Wipro's Executive Committee and Management Team joined virtually on the call.
Key Highlights
- These are unprecedented times and I am proud of all the team has come together to keep processes going.
- Revenues in Q4FY20 grew 0.4% in constant currency terms within the guidance, and grew 3.9% for the full year in constant currency. In March as the Covid crisis deteriorated, key markets like US, UK, Europe, we saw accelerated impact to our systems.
- Our Rupee revenues 4.2% growth for this fiscal year. Expanded our IT services margins by 0.2% to 18.2% for the full year. That helped grow operating profit by 5.8%. Buyback got completed by September; other income grew 8% YoY.
- Effective tax rate was lower by 1.7% during this year. Overall net income YoY grew YoY at 8%. Because of reduction in outstanding shares due to buyback, growth in EPS FY20 was 11.2%. We have $3.4 bn dollars in net cash and $44.4 bn in gross cash. Better realizations overall. Good cash position to continue to look at opportunities.
- Our realization rate for this quarter was 73.95 compared to 72.09 from previous quarter
- Good year on operating cash flow and free cash flow. Operating cash flow as % of EBITDA of 81%, FCF as % of Net Income 81%. Slightly lower cash flows in last quarter. Some salary payments that happen once in a few years, which impacted some of our numbers by upto 30%.
- We quickly activated our covid management task force headed by our COO. The team consisted of leaders across our major verticals. Our topmost priority remains the safety and well-being of our people and stakeholders.
- We were able to move by early March most of our people globally to work from home. In India this started on March 15. This involved getting approvals from our customers as well. SLA performance has been stable.
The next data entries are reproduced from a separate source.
--- src/rtl/pci_irq_pkg.sv ---
package pci_irq_pkg;
  localparam int unsigned REQ_SERR  = 0;
  localparam int unsigned REQ_ERR   = 1;
  localparam int unsigned REQ_PDN   = 2;
  localparam int unsigned REQ_PON   = 3;
  localparam int unsigned REQ_DMA0  = 4;
  localparam int unsigned SYNC_LEN  = 2;
endpackage

--- src/rtl/pci_serr_sense.sv ---
module pci_serr_sense #(
  parameter int STAGES = 2
) (
  input  logic clk,
  input  logic rst_n,
  input  logic serr_n_in,
  output logic fall
);
  // sh[STAGES-1] is the synchronized level; sh[STAGES] its previous value
  logic [STAGES:0] sh;

  always_ff @(posedge clk) begin
    if (!rst_n) sh <= '1;
    else        sh <= {sh[STAGES-1:0], serr_n_in};
  end

  assign fall = sh[STAGES] & ~sh[STAGES-1];
endmodule

--- src/rtl/pci_serr_drive.sv ---
module pci_serr_drive (
  input  logic clk,
  input  logic rst_n,
  input  logic host_mode,
  input  logic sw_serr,
  input  logic apar_err,
  input  logic serr_en,
  output logic serr_oe
);
  logic sw_q;
  logic trig;

  assign trig = (sw_serr & ~sw_q) | apar_err;

  always_ff @(posedge clk) begin
    if (!rst_n) begin
      sw_q    <= 1'b0;
      serr_oe <= 1'b0;
    end else begin
      sw_q    <= sw_serr;
      serr_oe <= trig & serr_en & ~host_mode;
    end
  end
endmodule

--- src/rtl/pci_err_merge.sv ---
module pci_err_merge #(
  parameter int GEN_W = 8,
  parameter int ARB_W = 4
) (
  input  logic [GEN_W-1:0] gen_pend,
  input  logic [GEN_W-1:0] gen_mask,
  input  logic [ARB_W-1:0] arb_pend,
  input  logic [ARB_W-1:0] arb_mask,
  output logic             err
);
  assign err = (|(gen_pend & gen_mask)) | (|(arb_pend & arb_mask));
endmodule

--- src/rtl/pci_req_prio.sv ---
module pci_req_prio #(
  parameter int N  = 8,
  parameter int IW = 3
) (
  input  logic [N-1:0]  req,
  output logic [IW-1:0] idx,
  output logic          valid
);
  always_comb begin
    idx   = '0;
    valid = |req;
    for (int i = N - 1; i >= 0; i--) begin
      if (req[i]) idx = IW'(i);
    end
  end
endmodule

--- src/rtl/pci_irq_agg.sv ---
module pci_irq_agg
  import pci_irq_pkg::*;
#(
  parameter int GEN_W = 8,
  parameter int ARB_W = 4,
  parameter int DMA_N = 4,
  localparam int NREQ  = REQ_DMA0 + DMA_N,
  localparam int IDX_W = $clog2(NREQ)
) (
  input  logic             clk,
  input  logic             rst_n,
  input  logic             host_mode,
  input  logic             serr_n_in,
  input  logic             sw_serr,
  input  logic             apar_err,
  input  logic             serr_en,
  input  logic [GEN_W-1:0] gen_pend,
  input  logic [GEN_W-1:0] gen_mask,
  input  logic [ARB_W-1:0] arb_pend,
  input  logic [ARB_W-1:0] arb_mask,
  input  logic             pwr_down_req,
  input  logic             pwr_on_req,
  input  logic [DMA_N-1:0] dma_done,
  input  logic             clr_serr,
  input  logic [DMA_N-1:0] clr_dma,
  output logic             serr_oe,
  output logic [NREQ-1:0]  irq,
  output logic [IDX_W-1:0] top_idx,
  output logic             top_valid
);
  logic             serr_fall;
  logic             serr_q;
  logic             err_any;
  logic [DMA_N-1:0] dma_q;

  pci_serr_sense #(.STAGES(SYNC_LEN)) u_sense (
    .clk      (clk),
    .rst_n    (rst_n),
    .serr_n_in(serr_n_in),
    .fall     (serr_fall)
  );

  pci_serr_drive u_drive (
    .clk      (clk),
    .rst_n    (rst_n),
    .host_mode(host_mode),
    .sw_serr  (sw_serr),
    .apar_err (apar_err),
    .serr_en  (serr_en),
    .serr_oe  (serr_oe)
  );

  pci_err_merge #(.GEN_W(GEN_W), .ARB_W(ARB_W)) u_merge (
    .gen_pend(gen_pend),
    .gen_mask(gen_mask),
    .arb_pend(arb_pend),
    .arb_mask(arb_mask),
    .err     (err_any)
  );

  // host-only sticky system-error request; set beats clear
  always_ff @(posedge clk) begin
    if (!rst_n) serr_q <= 1'b0;
    else if (serr_fall && host_mode) serr_q <= 1'b1;
    else if (clr_serr) serr_q <= 1'b0;
  end

  for (genvar k = 0; k < DMA_N; k++) begin : g_dma
    always_ff @(posedge clk) begin
      if (!rst_n) dma_q[k] <= 1'b0;
      else if (dma_done[k]) dma_q[k] <= 1'b1;
      else if (clr_dma[k]) dma_q[k] <= 1'b0;
    end
  end

  assign irq = {dma_q, pwr_on_req, pwr_down_req, err_any, serr_q};

  pci_req_prio #(.N(NREQ), .IW(IDX_W)) u_prio (
    .req  (irq),
    .idx  (top_idx),
    .valid(top_valid)
  );
endmodule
- Demand environment: We are very much in the middle of the crisis. We already see budget reductions, discretionary spends, and requests for contract restructuring. Airlines, energy, oil and gas, auto, retail, travel and hospitality are experiencing immediate and deeper impact.
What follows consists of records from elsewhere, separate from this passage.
--- config.mk ---
export PLATFORM = sky130hd
export DESIGN_NAME = bitmask_alu
export DESIGN_NICKNAME = d
export VERILOG_FILES = /design/src/rtl/bitmask_alu.sv
export SDC_FILE = /design/constraint.sdc
export NUM_CORES = 1
export LEC_CHECK = 0
export BUFFER_PORTS_ARGS = -buffer_cell sky130_fd_sc_hd__buf_2
export CAP_MARGIN = 20
export CORE_ASPECT_RATIO = 1.5
export CORE_UTILIZATION = 41
export CTS_CLUSTER_SIZE = 12
export DETAILED_ROUTE_END_ITERATION = 6
export PLACE_DENSITY = 0.62
export SLEW_MARGIN = 20
export SYNTH_ARGS = -nofsm -noshare
export SYNTH_HDL_FRONTEND = slang
export SYNTH_SLANG_ARGS = --single-unit
--- constraint.sdc ---
create_clock -name clk -period 5.3 [get_ports clk]
set_input_delay 0.265 -clock clk [delete_from_list [all_inputs] [get_ports clk]]
set_output_delay 0.265 -clock clk [all_outputs]
set_load 0.01 [all_outputs]
--- src/rtl/bitmask_alu.sv ---
module bitmask_alu #(
  parameter int XLEN = 64
) (
  input  logic            clk,
  input  logic            rst,
  input  logic            valid_in,
  input  logic [XLEN-1:0] ra,
  input  logic [XLEN-1:0] rb,
  input  logic            rb_zero,
  input  logic            inv,
  input  logic [1:0]      a2_sel,
  input  logic [1:0]      op_sel,
  input  logic            keep,
  input  logic            rec,
  output logic            valid_out,
  output logic [XLEN-1:0] res_out,
  output logic [2:0]      cond_out,
  output logic            illegal_out
);

  localparam logic [XLEN-1:0] ONES = {XLEN{1'b1}};
  localparam logic [XLEN-1:0] ONE  = XLEN'(1);

  logic [XLEN-1:0] mask, a1, a2_raw, a2, comb, res;
  logic [2:0]      cond;
  logic            bad_op;

  assign mask = rb_zero ? ONES : rb;
  assign a1   = (inv ? ~ra : ra) & mask;

  always_comb begin
    unique case (a2_sel)
      2'd0:    a2_raw = ~ra + ONE;
      2'd1:    a2_raw = ra - ONE;
      2'd2:    a2_raw = ra + ONE;
      default: a2_raw = ~(ra + ONE);
    endcase
  end

  assign a2     = a2_raw & mask;
  assign bad_op = (op_sel == 2'd3);

  always_comb begin
    unique case (op_sel)
      2'd0:    comb = a1 | a2;
      2'd1:    comb = a1 & a2;
      2'd2:    comb = a1 ^ a2;
      default: comb = '0;
    endcase
  end

  assign res = (comb & mask) | (keep ? (ra & ~mask) : '0);

  always_comb begin
    cond = 3'b000;
    if (rec) begin
      if (res[XLEN-1])   cond = 3'b100;
      else if (res != 0) cond = 3'b010;
      else               cond = 3'b001;
    end
  end

  always_ff @(posedge clk) begin
    if (rst) begin
      valid_out   <= 1'b0;
      illegal_out <= 1'b0;
    end else begin
      valid_out   <= valid_in;
      illegal_out <= valid_in && bad_op;
    end
    if (valid_in) begin
      res_out  <= res;
      cond_out <= cond;
    end
  end

  p_valid_rise_r8: assert property (@(posedge clk) disable iff (rst)
    valid_in |=> valid_out);
  p_valid_idle_r8: assert property (@(posedge clk) disable iff (rst)
    !valid_in |=> !valid_out && !illegal_out);
  p_illegal_zero_r5: assert property (@(posedge clk) disable iff (rst)
    illegal_out |-> valid_out && ((res_out & ~$past(keep ? ~mask : '0)) == '0));
  p_outside_clear_r6: assert property (@(posedge clk) disable iff (rst)
    (valid_in && !keep) |=> (res_out & ~$past(mask)) == '0);
  p_outside_kept_r7: assert property (@(posedge clk) disable iff (rst)
    (valid_in && keep) |=> ((res_out ^ $past(ra)) & ~$past(mask)) == '0);
  p_cond_onehot_r9: assert property (@(posedge clk) disable iff (rst)
    valid_out |-> $onehot0(cond_out));
  p_cond_present_r9: assert property (@(posedge clk) disable iff (rst)
    (valid_in && rec) |=> $countones(cond_out) == 1);

endmodule

# ---- Word-level counts from Yosys, hierarchy flattened
# Cells that the tools add are included.
dict set report totals {
  reg_bits 69
  inputBits 139
  output_inout_bits 69
  word_cells 37
}
dict set report op_classes {
  addsub 3
  n_eq_ne 5
  muxes 7
  bitwise_logic 12
  reduce_logical 5
}
# operator n
set ops {}
lappend ops {{64-bit case mux with 3 select lines} 2}
lappend ops {{64-bit AND} 5}
lappend ops {{64-bit 2-to-1 mux} 3}
lappend ops {{64-bit inverter} 3}
lappend ops {{64-bit by 1-bit adder with 64-bit output (second input constant)} 2}
lappend ops {{64-bit OR} 2}
lappend ops {{64-bit nonzero test} 1}
lappend ops {{64-bit by 1-bit subtractor with 64-bit output (second input constant)} 1}
lappend ops {{64-bit XOR} 1}
lappend ops {{2-bit equality test (second input constant)} 3}
lappend ops {{2-bit by 1-bit equality test with 1-bit output (second input constant)} 2}
lappend ops {{2-bit zero test} 2}
lappend ops {{3-bit 2-to-1 mux} 1}
lappend ops {{2-bit 2-to-1 mux} 1}
lappend ops {{2-bit OR reduction} 1}
lappend ops {{1-bit logical AND} 1}
lappend ops {{1-bit inverter} 1}

# ---- Logic depth before layout (Yosys ltp)
dict set report depth {
  depth_word 11
  ltp_mapped 18
}

# ---- Worst setup path before layout
# OpenSTA, ideal clock, no wires.
dict set report synth_path {
  path_kind {input-to-reg}
  start {input port ra[9]}
  end {register cond_out[1], data pin}
  arrival_ns 4.149
  t_required_ns 5.045
  setup_slack_ns 0.896
  stages 17
  path_buffers 2
  path_cell_list {buf_6 -> or4_4 -> or3_1 -> nor4bb_1 -> buf_4 -> nand2_4 -> o31ai_1 -> xnor2_1 -> and2_1 -> ha_1 -> nand2b_1 -> a311oi_1 -> o22ai_1 -> or4_1 -> nor4_1 -> nand4_1 -> and3b_1}
}
dict set report synth_via {
  elab_chain_cells 10
  word_cells_on_any_way 20
  cone_classes {3 x add/sub; 5 x mux; 10 x bitwise; 2 x reduce/logical}
}
# item line_no
set synth_lines {}
lappend synth_lines {{start: declaration} 7} ;# input logic [XLEN-1:0] ra,
lappend synth_lines {{64-bit by 1-bit adder with 64-bit output or 64-bit inverter (tied branches)} n/a}
lappend synth_lines {{64-bit inverter or 64-bit by 1-bit adder with 64-bit output (tied branches)} {36, 33}}
lappend synth_lines {{64-bit case mux with 3 select lines} 32} ;# unique case (a2_sel)
lappend synth_lines {{64-bit AND} 40} ;# assign a2 = a2_raw & mask;
lappend synth_lines {{64-bit XOR (tied with other cells)} 47} ;# 2'd2: comb = a1 ^ a2;
lappend synth_lines {{64-bit case mux with 3 select lines} 44} ;# unique case (op_sel)
lappend synth_lines {{64-bit AND} 52} ;# assign res = (comb & mask) | (keep ? (ra & ~mask) : '0);
lappend synth_lines {{64-bit OR (*)} 52}
lappend synth_lines {{64-bit nonzero test} 58} ;# else if (res != 0) cond = 3'b010;
lappend synth_lines {{2-bit 2-to-1 mux} 58}
lappend synth_lines {{end signal: assignment} 73} ;# cond_out <= cond;
lappend synth_lines {{end: declaration} 17} ;# output logic [2:0] cond_out,
# Mark *: on every way between the ends. The rest lies on a longest branch, timed or not.
# A chain may end at the register's enable or synchronous reset.

# ---- Final worst setup path
dict set report layout_path {
  start {input port ra[0]}
  end {register cond_out[1], data pin}
}
# Same word-level chain as after synthesis.

==> summary.txt <==
status: finished clean
synth cell count leaders: 179 x nor2_1, 142 x nand2_1, 131 x ha_1
total CTS buffers: 9
std cell rows: 80
main combinational cell family by area after synthesis: simple AND/OR/NAND/NOR gates
YS warnings: 0
HP Class: primary input to flip-flop
Most used DFF post-synth: edfxtp_1
detailed-route via count: 14200
Die W: 149 um
drt drc: 0
maximum clock frequency: 202 MHz
GP Congestion: 0.963
multi-input logic area: 10300 um^2
fin crit period: 4.94 ns
first-pass GRT wire length: 76.6 mm
top cell type by total area after synthesis: edfxtp_1
CP endpoint kind: flip-flop
Syn Nets: 2101
slowest CP cell: or4_1
worst-path maximum fanout: 8
routed length per placed instance: 20.5 um
unrepaired setup endpoints after global routing: false
final hold vios: 0
CP Launch Type: primary input
vias in the first global route: 14000
Core Area: 31800 um^2
Yosys reg bits: 69
most common cell in the netlist: nor2_1
Area Growth Syn to Fin: 15.5%
Die Y-Extent: 222 um
DR iter-0 viols: 928
Compound-Gate Fraction of Synth Area: 0.178
# placed instances: 2397
post-synthesis cell area: 13300 um^2
Max Slew Vio Count: 0
vias per cell: 5.86
crit path DAT: 5.07 ns
fraction of registers with async set/reset: 0
Post-Synth Adder-Cell Area: 0.123
mux share of post-synthesis cell area: 0.0158
Worst Path Required: 5.43 ns
Final period util: 0.932
Total GRT Usage: 0.299
Max Cap Viol: 0
post-synthesis xor/xnor area fraction: 0.113
Sequential Area: 2050 um^2
Total Power: 2.59 mW
grt ovf: 0
post-synthesis simple-gate area fraction: 0.341
top cell type's share of synthesized area: 0.151
post-synthesis sequential area ratio: 0.154
Post-synth EDFFs: 67
sum of negative setup slack: 0 ns
Antenna Violating Nets Remaining: 0
fill count: 3247
critical-path cell list: buf_2 > ha_1 > inv_1 > nor4_1 > buf_4 > nand4_1 > buf_4 > o31a_1 > o21ai_0 > nand4_1 > and3_1 > ha_1 > nand2b_1 > a311oi_1 > o22ai_1 > or4_1 > nor4_2 > buf_4 > nand4_1 > and3b_1
Post-DP HPWL: 38.2 mm
area post-placement: 15000 um^2
layout cells sized above 1: 0.201
number of buffers inserted by hold repair at cts: 0
die area: 33100 um^2
clk slew on worst S/H paths: 0.06 ns
CTS Root Cell: clkbuf_16
Syn Area/Cell: 7.26 um^2
TritonCTS clock tree: done
pin count of the biggest net entering global routing: 109
Routed WL: 49.5 mm
non-filler cells, final: 2417
H-tree levels: 3
leakage: 6.67 nW
initial antenna violation count: 4
Peak VDD IR: 0.171 mV
Pwr per Cell Area: 169 nW/um^2
Initial DRT Pass Iterations: 5
Synth area leaders: edfxtp_1 15%, ha_1 12%, xor2_1 5.8%
Starting Density: 0.417
clk sink count: 69
Longest Clk Path Bufs: 2
design area: 15300 um^2
Port-buffer cells: 207
Largest stage delay, worst path: 0.51 ns
Slew headroom: 0.352
WS Path Type: primary input to flip-flop
worst slew pin tran: 0.972 ns
postcts setup bufs: 0
io pins: 208
final setup fails: 0
Cells after Synth: 1831
fin nets: 2268
post-synthesis cell type count: 80
final cells by class:
class | instances | area share
diodes | 4 | 0.000652
flip-flops and latches | 69 | 0.134
inverters | 102 | 0.0250
well taps | 410 | 0.0334
clock inverters | 6 | 0.00506
clock buffers | 10 | 0.0149
multi-input cells | 1507 | 0.668
repair buffers | 309 | 0.119
cells by family (layout without fill, tap and decap cells):
logic type,after synthesis,after routing
AO/OA/AOI/OAI,347,347
XOR/XNOR,171,171
adder cells (fa/ha/maj),131,131
buffers and inverters,255,427
flip-flops,69,69
multiplexers,20,20
other,0,4
AND/OR/NAND/NOR,838,838
power breakdown:
| part | internal (mW) | total [mW] | switching, mW |
|---|---|---|---|
| Combinational | 0.512 | 1.23 | 0.714 |
| Clock | 0.407 | 0.671 | 0.264 |
| Sequential | 0.680 | 0.696 | 0.0154 |
| Total | 1.60 | 2.59 | 0.993 |
final timing paths:
check | startpoint | to | slack (ns) | cells past startpoint
worst max-delay path | ra[0] | cond_out[1] | 0.36 | 20
worst min-delay path | rst | valid_out | 0.05 | 2
what timing repair did:
item,CTS,global route
setup endpoints to repair,0,2
gates resized for setup,0,1
hold endpoints to repair,0,0
routing by layer:
metal / vias to the layer above / GRT usage / wire (um) / share of wire
li1: 6771 / - / - / -
met1: 6761 / 0.354 / 20000 / 0.40
met2: 507 / 0.516 / 24500 / 0.50
met3: 132 / 0.0355 / 2430 / 0.049
met4: 0 / 0.168 / 2500 / 0.050
met5: - / 0 / 0 / 0
metrics by stage:
| step | utilization | setup WS (ns) | hold WS, ns |
|---|---|---|---|
| 2_1_floorplan | - | 0.896 | 0.344 |
| 4_1_cts | 0.482 | 0.230 | 0.0421 |
| 3_3_place_gp | 0.472 | -0.0132 | 0.432 |
| 5_1_grt | 0.482 | 0.0864 | 0.0516 |
| 3_5_place_dp | 0.472 | -0.138 | 0.442 |
| 6_report | 0.482 | 0.360 | 0.0533 |
state kept, by name, indices dropped and copies added (netlist names):
name         flops
cond_out         3
illegal_out      1
res_out         64
valid_out        1
layout by cell type, fill, tap and decap left out, types with 53 or more instances in the layout:
cell type	netlist	final
nor2_1	179	179
or2_2	54	54
o21ai_0	64	64
and2_1	55	55
a21oi_1	81	81
nor3_1	53	53
xor2_1	88	88
ha_1	131	131
nand2b_1	71	71
nand2_1	142	142
inv_1	101	101
edfxtp_1	67	67
buf_4	1	106
buf_2	14	202
xnor2_1	83	83
worst max-delay path, delay by kind of cell:
family	cells	cell delay (ns)
and+or+nand+nor	9	2.38
adders and majority gates	2	0.55
AOI/OAI and AO/OA	4	1.04
buffers and inverters	5	0.85
Note: power is estimated with default switching activity, not from simulation.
- Fashion retailers, home improvement retailers, restaurant businesses, department stores, are significantly affected right now. These businesses are cutting costs and trying to move to Omnichannel solutions.
- Struggling verticals: Oil and gas is hit due to oil price falling. Auto manufacturing is where both demand and supply have been disrupted. Retail except grocery stores is struggling. These have been highly impacted.
- Verticals where we are seeing opportunity: Communications, utilities. Banking is seeing some positive impact with refinancing, loans and grants, government support programs. With logistics customers we are seeing traction around supply chain management. While healthcare is seeing decline in elective health treatment, emergency and COVID response has resulted in some demand here particularly in hospitals.
- We have decided to temporarily suspend quarterly guidance, and will resume when we have some clarity on the length of the crisis.
- Focus is on defending revenues and increasing market share. We expect demands on working capital to increase, but believe we are comfortably placed.
- Saw some disruption in regular payment cycles from some customers. We had a good first two weeks in the quarter 1 now and we think we will see that normalize now.
- There are certain verticals where some organizations have a fundamental question mark on their business model. We are also getting a lot of requests on postponement of discretionary spend.
- We also see requests for higher efficiency in spending, which means lower revenue but also more opportunity. For example, there is a big demand in cloud infrastructure as more people work remotely. We have our own virtual desk offering, and that presents a big opportunity - we are seeing good traction here as businesses invest in remote collaborative working.
- There are ongoing a lot of conversations with a lot of clients on postponements, or reducing costs for the customers. It will be difficult to quantify exact number but this is concentrated in retail, travel, oil&gas, auto, hospitality.
- As bad if not worse than GST is our assessment of the impact on businesses. The focus of our customers has been to be up and running and ensure business functioning.
- A large portion of our business has become fixed price, locked in for 3-4 years.